Según sus palabras, no la llamó, no quería saber nada de la sombra de su hija, no quería saber por qué se había matado ni pedirle que lo perdonara ni regañarla. Se limitó a pasar por su lado rozándola apenas para cerrar la ventana, pero el espectro se volvió y entonces el señor Lisbon vio que era Bonnie, envuelta en una sábana.

– No te preocupes -le dijo ella con voz tranquila-, porque ya han sacado la verja.

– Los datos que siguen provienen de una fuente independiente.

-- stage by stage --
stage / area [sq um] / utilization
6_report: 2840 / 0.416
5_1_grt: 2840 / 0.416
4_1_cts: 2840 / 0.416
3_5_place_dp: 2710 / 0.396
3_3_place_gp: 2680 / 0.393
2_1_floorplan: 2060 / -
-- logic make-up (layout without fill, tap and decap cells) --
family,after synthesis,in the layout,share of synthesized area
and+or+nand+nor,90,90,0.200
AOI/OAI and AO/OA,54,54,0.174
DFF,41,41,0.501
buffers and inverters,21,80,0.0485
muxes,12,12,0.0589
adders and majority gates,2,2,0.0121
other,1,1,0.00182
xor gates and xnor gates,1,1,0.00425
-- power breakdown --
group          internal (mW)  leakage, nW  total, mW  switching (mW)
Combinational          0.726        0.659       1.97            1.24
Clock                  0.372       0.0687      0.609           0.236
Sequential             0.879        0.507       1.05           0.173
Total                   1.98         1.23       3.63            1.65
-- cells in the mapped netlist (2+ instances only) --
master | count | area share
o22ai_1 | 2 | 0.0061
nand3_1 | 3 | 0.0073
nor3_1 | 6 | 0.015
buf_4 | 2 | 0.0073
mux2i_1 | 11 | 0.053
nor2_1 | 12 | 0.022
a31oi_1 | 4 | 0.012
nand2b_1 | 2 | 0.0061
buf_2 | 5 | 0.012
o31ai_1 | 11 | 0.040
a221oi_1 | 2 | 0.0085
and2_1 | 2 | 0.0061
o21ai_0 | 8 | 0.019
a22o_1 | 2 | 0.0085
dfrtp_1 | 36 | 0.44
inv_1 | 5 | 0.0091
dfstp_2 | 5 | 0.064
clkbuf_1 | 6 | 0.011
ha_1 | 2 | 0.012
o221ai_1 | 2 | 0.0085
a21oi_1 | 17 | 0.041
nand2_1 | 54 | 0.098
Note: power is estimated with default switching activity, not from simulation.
--- src/rtl/iir_tdf2_mc.sv ---
// Multichannel transposed direct-form-II IIR filter; one tap per cycle on a shared multiplier pair.
// Optional macro IIR_TDF2_SAT_EN selects saturating arithmetic; without it every operation wraps.
module iir_tdf2_mc #(
    parameter int  DW    = 16,
    parameter int  ORDER = 2,
    parameter int  NCH   = 1,
    localparam int CHW   = (NCH > 1) ? $clog2(NCH) : 1
) (
    input  logic           clk,
    input  logic           reset,
    input  logic           coef_we,
    input  logic [DW-1:0]  coef_a,
    input  logic [DW-1:0]  coef_b,
    output logic           coef_ready,
    input  logic           in_valid,
    output logic           in_ready,
    input  logic [CHW-1:0] in_ch,
    input  logic [DW-1:0]  in_data,
    output logic           out_valid,
    output logic [CHW-1:0] out_ch,
    output logic [DW-1:0]  out_data,
    output logic           busy
);
    localparam int AW = 2 * DW;
    localparam int KW = $clog2(ORDER + 1);
    localparam logic [KW-1:0] K_LAST = KW'(ORDER);
    localparam logic signed [AW-1:0] HALF = {{(AW-DW){1'b0}}, 1'b1, {(DW-1){1'b0}}};
`ifdef IIR_TDF2_SAT_EN
    localparam logic signed [AW-1:0] SMAX = {1'b0, {(AW-1){1'b1}}};
    localparam logic signed [AW-1:0] SMIN = {1'b1, {(AW-1){1'b0}}};
    localparam logic signed [DW-1:0] DMAX = {1'b0, {(DW-1){1'b1}}};
    localparam logic signed [DW-1:0] DMIN = {1'b1, {(DW-1){1'b0}}};
`endif

    function automatic logic signed [AW-1:0] f_lmult(input logic signed [DW-1:0] p,
                                                      input logic signed [DW-1:0] q);
        logic signed [AW-1:0] prod;
        prod = AW'(p) * AW'(q);
`ifdef IIR_TDF2_SAT_EN
        // Only min*min overflows the doubling; it shows up as differing top two bits.
        if (prod[AW-1] != prod[AW-2]) f_lmult = prod[AW-1] ? SMIN : SMAX;
        else                          f_lmult = prod << 1;
`else
        f_lmult = prod << 1;
`endif
    endfunction

    function automatic logic signed [AW-1:0] f_ladd(input logic signed [AW-1:0] p,
                                                     input logic signed [AW-1:0] q);
`ifdef IIR_TDF2_SAT_EN
        logic signed [AW:0] sum;
        sum = {p[AW-1], p} + {q[AW-1], q};
        if (sum[AW] != sum[AW-1]) f_ladd = sum[AW] ? SMIN : SMAX;
        else                      f_ladd = sum[AW-1:0];
`else
        f_ladd = p + q;
`endif
    endfunction

    function automatic logic signed [DW-1:0] f_round(input logic signed [AW-1:0] v);
        f_round = DW'(f_ladd(v, HALF) >>> DW);
    endfunction

    function automatic logic signed [DW-1:0] f_neg(input logic signed [DW-1:0] y);
`ifdef IIR_TDF2_SAT_EN
        f_neg = (y == DMIN) ? DMAX : -y;
`else
        f_neg = -y;
`endif
    endfunction

    typedef enum logic [1:0] {S_IDLE, S_OUT, S_UPD} state_t;

    state_t               r_state, w_state_next;
    logic signed [DW-1:0] r_b [0:ORDER];
    logic signed [DW-1:0] r_a [1:ORDER];
    logic signed [DW-1:0] r_x, r_yn;
    logic [CHW-1:0]       r_ch;
    logic [KW-1:0]        r_k;
    logic                 r_out_valid;
    logic [CHW-1:0]       r_out_ch;
    logic [DW-1:0]        r_out_data;

    logic                 w_idle, w_coef_fire, w_accept, w_ch_ok, w_upd;
    logic [KW-1:0]        w_k_rd;
    int                   w_rd_idx, w_wr_idx;
    logic signed [DW-1:0] w_b, w_a, w_y;
    logic signed [AW-1:0] w_s_rd, w_mb, w_ma, w_s_new;
    logic signed [AW-1:0] w_s_all [0:NCH*ORDER-1];

    assign w_idle      = (r_state == S_IDLE);
    assign w_coef_fire = w_idle && coef_we;
    assign w_accept    = in_valid && w_idle && !coef_we;
    assign w_ch_ok     = (int'(in_ch) < NCH);
    assign w_upd       = (r_state == S_UPD);

    assign coef_ready = w_idle;
    assign in_ready   = w_idle && !coef_we;
    assign busy       = !w_idle;
    assign out_valid  = r_out_valid;
    assign out_ch     = r_out_ch;
    assign out_data   = r_out_data;

    always_ff @(posedge clk or posedge reset) begin
        if (reset) begin
            for (int k = 0; k <= ORDER; k++) r_b[k] <= '0;
            for (int k = 1; k <= ORDER; k++) r_a[k] <= '0;
        end else if (w_coef_fire) begin
            for (int k = 0; k < ORDER; k++) r_b[k] <= r_b[k+1];
            for (int k = 1; k < ORDER; k++) r_a[k] <= r_a[k+1];
            r_b[ORDER] <= coef_b;
            r_a[ORDER] <= coef_a;
        end
    end

    // State words, flattened as index ch*ORDER + k; a reload wipes every channel.
    for (genvar gi = 0; gi < NCH*ORDER; gi++) begin : g_state
        logic signed [AW-1:0] r_word;
        always_ff @(posedge clk or posedge reset) begin
            if (reset)                           r_word <= '0;
            else if (w_coef_fire)                r_word <= '0;
            else if (w_upd && w_wr_idx == gi)    r_word <= w_s_new;
        end
        assign w_s_all[gi] = r_word;
    end

    // OUT evaluates tap 0; UPD evaluates tap k, where tap ORDER has no incoming state.
    always_comb begin
        w_k_rd   = (r_state == S_OUT) ? '0 : r_k;
        w_rd_idx = int'(r_ch) * ORDER + int'(w_k_rd);
        w_wr_idx = int'(r_ch) * ORDER + int'(r_k) - 1;
        w_b = '0;
        for (int k = 0; k <= ORDER; k++) if (k == int'(w_k_rd)) w_b = r_b[k];
        w_a = '0;
        for (int k = 1; k <= ORDER; k++) if (k == int'(r_k)) w_a = r_a[k];
        w_s_rd = '0;
        if (int'(w_k_rd) < ORDER)
            for (int i = 0; i < NCH*ORDER; i++) if (i == w_rd_idx) w_s_rd = w_s_all[i];
        w_mb    = f_lmult(w_b, r_x);
        w_ma    = f_lmult(r_yn, w_a);
        w_y     = f_round(f_ladd(w_mb, w_s_rd));
        w_s_new = f_ladd(f_ladd(w_mb, w_ma), w_s_rd);
    end

    always_ff @(posedge clk or posedge reset) begin
        if (reset) r_state <= S_IDLE;
        else       r_state <= w_state_next;
    end

    always_comb begin
        w_state_next = r_state;
        case (r_state)
            S_IDLE:  if (w_accept && w_ch_ok) w_state_next = S_OUT;
            S_OUT:   w_state_next = S_UPD;
            S_UPD:   if (r_k == K_LAST) w_state_next = S_IDLE;
            default: w_state_next = S_IDLE;
        endcase
    end

    always_ff @(posedge clk or posedge reset) begin
        if (reset) begin
            r_x         <= '0;
            r_ch        <= '0;
            r_yn        <= '0;
            r_k         <= KW'(1);
            r_out_valid <= 1'b0;
            r_out_ch    <= '0;
            r_out_data  <= '0;
        end else begin
            r_out_valid <= 1'b0;
            case (r_state)
                S_IDLE: begin
                    if (w_accept && w_ch_ok) begin
                        r_x  <= in_data;
                        r_ch <= in_ch;
                    end
                end
                S_OUT: begin
                    r_out_data  <= w_y;
                    r_out_ch    <= r_ch;
                    r_out_valid <= 1'b1;
                    r_yn        <= f_neg(w_y);
                    r_k         <= KW'(1);
                end
                S_UPD: begin
                    r_k <= (r_k == K_LAST) ? KW'(1) : r_k + KW'(1);
                end
                default: ;
            endcase
        end
    end
endmodule
**config.mk**
```make
export PLATFORM = sky130hd
export DESIGN_NAME = pulse_pattern_gen
export DESIGN_NICKNAME = d
export VERILOG_FILES = /design/src/rtl/pulse_pattern_gen.sv
export SDC_FILE = /design/constraint.sdc
export NUM_CORES = 1
export LEC_CHECK = 0
export CAP_MARGIN = 20
export CORE_MARGIN = 4
export CORE_UTILIZATION = 55
export DETAILED_ROUTE_END_ITERATION = 8
export GPL_ROUTABILITY_DRIVEN = 0
export PLACE_DENSITY = 0.93
export SLEW_MARGIN = 15
export SYNTH_ARGS = -nofsm -noshare
export SYNTH_HDL_FRONTEND = slang
export SYNTH_SLANG_ARGS = --single-unit
```
**constraint.sdc**
```tcl
create_clock -name clk -period 4.9 [get_ports clk]
set_input_delay 0.98 -clock clk [delete_from_list [all_inputs] [get_ports clk]]
set_output_delay 0.98 -clock clk [all_outputs]
set_load 0.02 [all_outputs]
```
==> config.mk <==
export PLATFORM = sky130hd
export DESIGN_NAME = down_counter_timer
export DESIGN_NICKNAME = d
export VERILOG_FILES = /design/src/rtl/down_counter_timer.sv
export SDC_FILE = /design/constraint.sdc
export NUM_CORES = 1
export LEC_CHECK = 0
export ABC_AREA = 1
export CORE_AREA = 10 10 85 50
export CTS_CLUSTER_DIAMETER = 80
export CTS_CLUSTER_SIZE = 10
export DETAILED_ROUTE_END_ITERATION = 7
export DIE_AREA = 0 0 95 60
export SYNTH_ARGS = -nofsm -noshare
export SYNTH_HDL_FRONTEND = slang
export SYNTH_SLANG_ARGS = --single-unit
==> constraint.sdc <==
create_clock -name clk -period 1.4 [get_ports clk]
set_clock_uncertainty 0.1 [all_clocks]
set_input_delay 0.14 -clock clk [delete_from_list [all_inputs] [get_ports clk]]
set_output_delay 0.14 -clock clk [all_outputs]
set_load 0.05 [all_outputs]
File: src/rtl/usb_lane_pkg.sv
// Shared lane-link definitions: deframer state encoding, sync nibbles, lane width.
package usb_lane_pkg;

  localparam int USB_LANE_W = 4;

  localparam logic [USB_LANE_W-1:0] SYNC_HI_DEF = 4'hA;
  localparam logic [USB_LANE_W-1:0] SYNC_LO_DEF = 4'h5;

  typedef enum logic [1:0] {
    HUNT = 2'd0,
    LEN  = 2'd1,
    DATA = 2'd2,
    CHK  = 2'd3
  } lane_state_e;

endpackage

File: src/rtl/usb_nib2byte.sv
// Registers the lane nibble and pairs nibbles into bytes, high nibble first.
// align forces the next nibble to be treated as a high nibble.
module usb_nib2byte
  import usb_lane_pkg::*;
(
  input  logic                  clk,
  input  logic                  rst,
  input  logic [USB_LANE_W-1:0] lane_d,
  input  logic                  align,
  output logic [USB_LANE_W-1:0] lane_q,
  output logic [7:0]            byte_dat,
  output logic                  byte_stb
);

  logic                  phase;
  logic [USB_LANE_W-1:0] hi_q;

  always_ff @(posedge clk or posedge rst) begin
    if (rst) begin
      lane_q <= '0;
      phase  <= 1'b0;
      hi_q   <= '0;
    end else begin
      lane_q <= lane_d;
      phase  <= align ? 1'b0 : ~phase;
      if (!phase) hi_q <= lane_q;
    end
  end

  assign byte_dat = {hi_q, lane_q};
  assign byte_stb = phase;

endmodule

En una nota manuscrita que mostraba la caligrafía perfeccionada durante sus años de estudiante en Zurich, el doctor Hornicker citó al señor y a la señora Lisbon para una segunda consulta, a la que sin embargo no acudieron. Por lo que pudimos observar durante el resto del verano, la señora Lisbon se hizo cargo nuevamente de la casa mientras el señor Lisbon se retiraba en la sombra. Cuando volvimos a verlo, tenía el aire pusilánime de un pariente pobre. A finales de agosto, durante las semanas de preparativos que anteceden al principio del curso, comenzó a salir furtivamente de la casa por la puerta trasera. El coche gimoteaba en el garaje y, cuando se levantaba la puerta automática, salía indeciso, de medio lado, como un animal al que le faltara una pata. A través del parabrisas veíamos al señor Lisbon al volante, el cabello todavía húmedo y la cara con restos de crema de afeitar, e inexpresiva cuando golpeaba con el tubo de escape el camino de entrada y arrancaba chispas, lo que ocurría siempre. A las seis de la tarde regresaba a casa. En cuanto aparecía por el camino de entrada, la puerta del garaje se estremecía un momento antes de engullirlo y ya no volvíamos a verlo hasta la mañana siguiente, cuando el golpe metálico del tubo de escape anunciaba su salida.